What is expected | Which lines of the material contain the word "routed"? Show each one.

Dataset records |
● ● ● ● ●
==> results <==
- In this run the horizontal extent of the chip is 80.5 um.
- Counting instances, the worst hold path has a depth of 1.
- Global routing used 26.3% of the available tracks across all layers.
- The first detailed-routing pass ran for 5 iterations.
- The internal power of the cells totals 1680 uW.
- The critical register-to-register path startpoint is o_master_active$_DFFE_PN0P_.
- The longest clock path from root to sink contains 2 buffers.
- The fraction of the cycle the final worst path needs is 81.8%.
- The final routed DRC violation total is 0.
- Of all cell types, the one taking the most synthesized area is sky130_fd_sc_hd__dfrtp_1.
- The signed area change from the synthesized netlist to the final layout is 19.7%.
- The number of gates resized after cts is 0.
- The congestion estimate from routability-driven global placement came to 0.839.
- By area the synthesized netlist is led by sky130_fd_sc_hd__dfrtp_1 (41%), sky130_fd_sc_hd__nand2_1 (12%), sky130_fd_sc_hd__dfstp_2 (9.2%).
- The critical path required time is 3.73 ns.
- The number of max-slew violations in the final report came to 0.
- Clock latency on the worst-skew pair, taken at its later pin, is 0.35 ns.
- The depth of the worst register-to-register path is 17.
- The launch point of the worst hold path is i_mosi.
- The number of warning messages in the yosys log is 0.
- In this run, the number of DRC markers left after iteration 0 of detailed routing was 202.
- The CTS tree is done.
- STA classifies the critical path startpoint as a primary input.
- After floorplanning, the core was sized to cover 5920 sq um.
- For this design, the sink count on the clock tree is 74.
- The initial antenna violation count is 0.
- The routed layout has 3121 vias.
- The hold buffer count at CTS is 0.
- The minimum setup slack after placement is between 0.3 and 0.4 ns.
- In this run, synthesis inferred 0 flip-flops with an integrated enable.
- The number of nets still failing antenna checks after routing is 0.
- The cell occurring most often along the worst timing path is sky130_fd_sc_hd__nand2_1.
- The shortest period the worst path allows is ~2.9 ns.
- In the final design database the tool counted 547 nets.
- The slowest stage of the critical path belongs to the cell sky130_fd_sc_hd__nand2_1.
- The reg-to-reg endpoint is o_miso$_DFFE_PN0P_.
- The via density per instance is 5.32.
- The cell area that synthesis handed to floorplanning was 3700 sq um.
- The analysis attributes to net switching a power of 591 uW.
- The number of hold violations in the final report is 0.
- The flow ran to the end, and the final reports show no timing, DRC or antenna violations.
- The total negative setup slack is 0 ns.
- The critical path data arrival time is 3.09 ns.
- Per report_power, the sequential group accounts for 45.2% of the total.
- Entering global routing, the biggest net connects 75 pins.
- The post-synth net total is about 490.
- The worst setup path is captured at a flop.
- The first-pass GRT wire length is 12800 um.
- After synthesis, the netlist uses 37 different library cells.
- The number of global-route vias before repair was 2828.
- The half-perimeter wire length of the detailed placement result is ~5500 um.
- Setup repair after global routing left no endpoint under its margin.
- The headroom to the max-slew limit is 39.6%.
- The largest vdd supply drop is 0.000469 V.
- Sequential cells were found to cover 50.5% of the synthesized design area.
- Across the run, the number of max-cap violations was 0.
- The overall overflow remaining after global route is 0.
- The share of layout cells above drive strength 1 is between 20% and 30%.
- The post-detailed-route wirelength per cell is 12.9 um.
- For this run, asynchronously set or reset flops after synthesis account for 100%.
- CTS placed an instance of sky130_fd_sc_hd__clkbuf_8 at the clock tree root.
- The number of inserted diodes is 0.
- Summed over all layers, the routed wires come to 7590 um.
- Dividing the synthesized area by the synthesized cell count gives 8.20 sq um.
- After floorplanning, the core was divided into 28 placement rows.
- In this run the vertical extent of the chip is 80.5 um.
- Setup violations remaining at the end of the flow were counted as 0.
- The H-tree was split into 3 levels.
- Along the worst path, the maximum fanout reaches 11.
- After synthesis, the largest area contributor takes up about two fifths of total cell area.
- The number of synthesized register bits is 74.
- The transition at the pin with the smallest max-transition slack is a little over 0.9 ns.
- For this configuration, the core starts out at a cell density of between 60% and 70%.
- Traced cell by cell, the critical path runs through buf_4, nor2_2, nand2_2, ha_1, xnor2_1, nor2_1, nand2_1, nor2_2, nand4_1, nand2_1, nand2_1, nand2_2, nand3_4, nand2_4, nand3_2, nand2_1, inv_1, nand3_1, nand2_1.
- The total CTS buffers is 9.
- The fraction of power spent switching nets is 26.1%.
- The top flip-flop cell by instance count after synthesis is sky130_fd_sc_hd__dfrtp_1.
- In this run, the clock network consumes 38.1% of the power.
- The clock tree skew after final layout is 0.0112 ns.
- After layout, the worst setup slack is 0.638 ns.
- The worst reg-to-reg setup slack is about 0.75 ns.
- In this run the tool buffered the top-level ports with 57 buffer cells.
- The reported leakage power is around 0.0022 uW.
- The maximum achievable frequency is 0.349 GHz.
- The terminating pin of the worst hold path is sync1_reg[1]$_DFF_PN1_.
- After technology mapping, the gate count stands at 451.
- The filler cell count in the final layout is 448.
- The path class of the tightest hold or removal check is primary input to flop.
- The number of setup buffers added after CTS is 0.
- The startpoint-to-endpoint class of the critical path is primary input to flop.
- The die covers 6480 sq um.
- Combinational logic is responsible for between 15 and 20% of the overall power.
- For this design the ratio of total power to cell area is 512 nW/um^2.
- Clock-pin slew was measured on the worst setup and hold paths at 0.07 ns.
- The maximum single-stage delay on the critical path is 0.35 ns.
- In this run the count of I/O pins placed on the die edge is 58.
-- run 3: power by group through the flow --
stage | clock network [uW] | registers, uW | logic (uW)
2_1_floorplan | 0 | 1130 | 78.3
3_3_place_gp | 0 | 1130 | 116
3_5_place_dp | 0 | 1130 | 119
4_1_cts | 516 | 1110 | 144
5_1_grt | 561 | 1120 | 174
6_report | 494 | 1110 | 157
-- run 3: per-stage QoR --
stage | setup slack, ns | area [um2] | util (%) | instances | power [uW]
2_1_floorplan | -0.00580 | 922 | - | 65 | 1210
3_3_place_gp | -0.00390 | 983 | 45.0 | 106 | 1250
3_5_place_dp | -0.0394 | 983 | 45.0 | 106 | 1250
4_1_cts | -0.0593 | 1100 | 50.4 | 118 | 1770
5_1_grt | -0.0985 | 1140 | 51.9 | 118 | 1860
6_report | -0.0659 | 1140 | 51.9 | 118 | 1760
● ● ● ● ●
Task response |
- The final routed DRC violation total is 0.
- The routed layout has 3121 vias.
- Summed over all layers, the routed wires come to 7590 um.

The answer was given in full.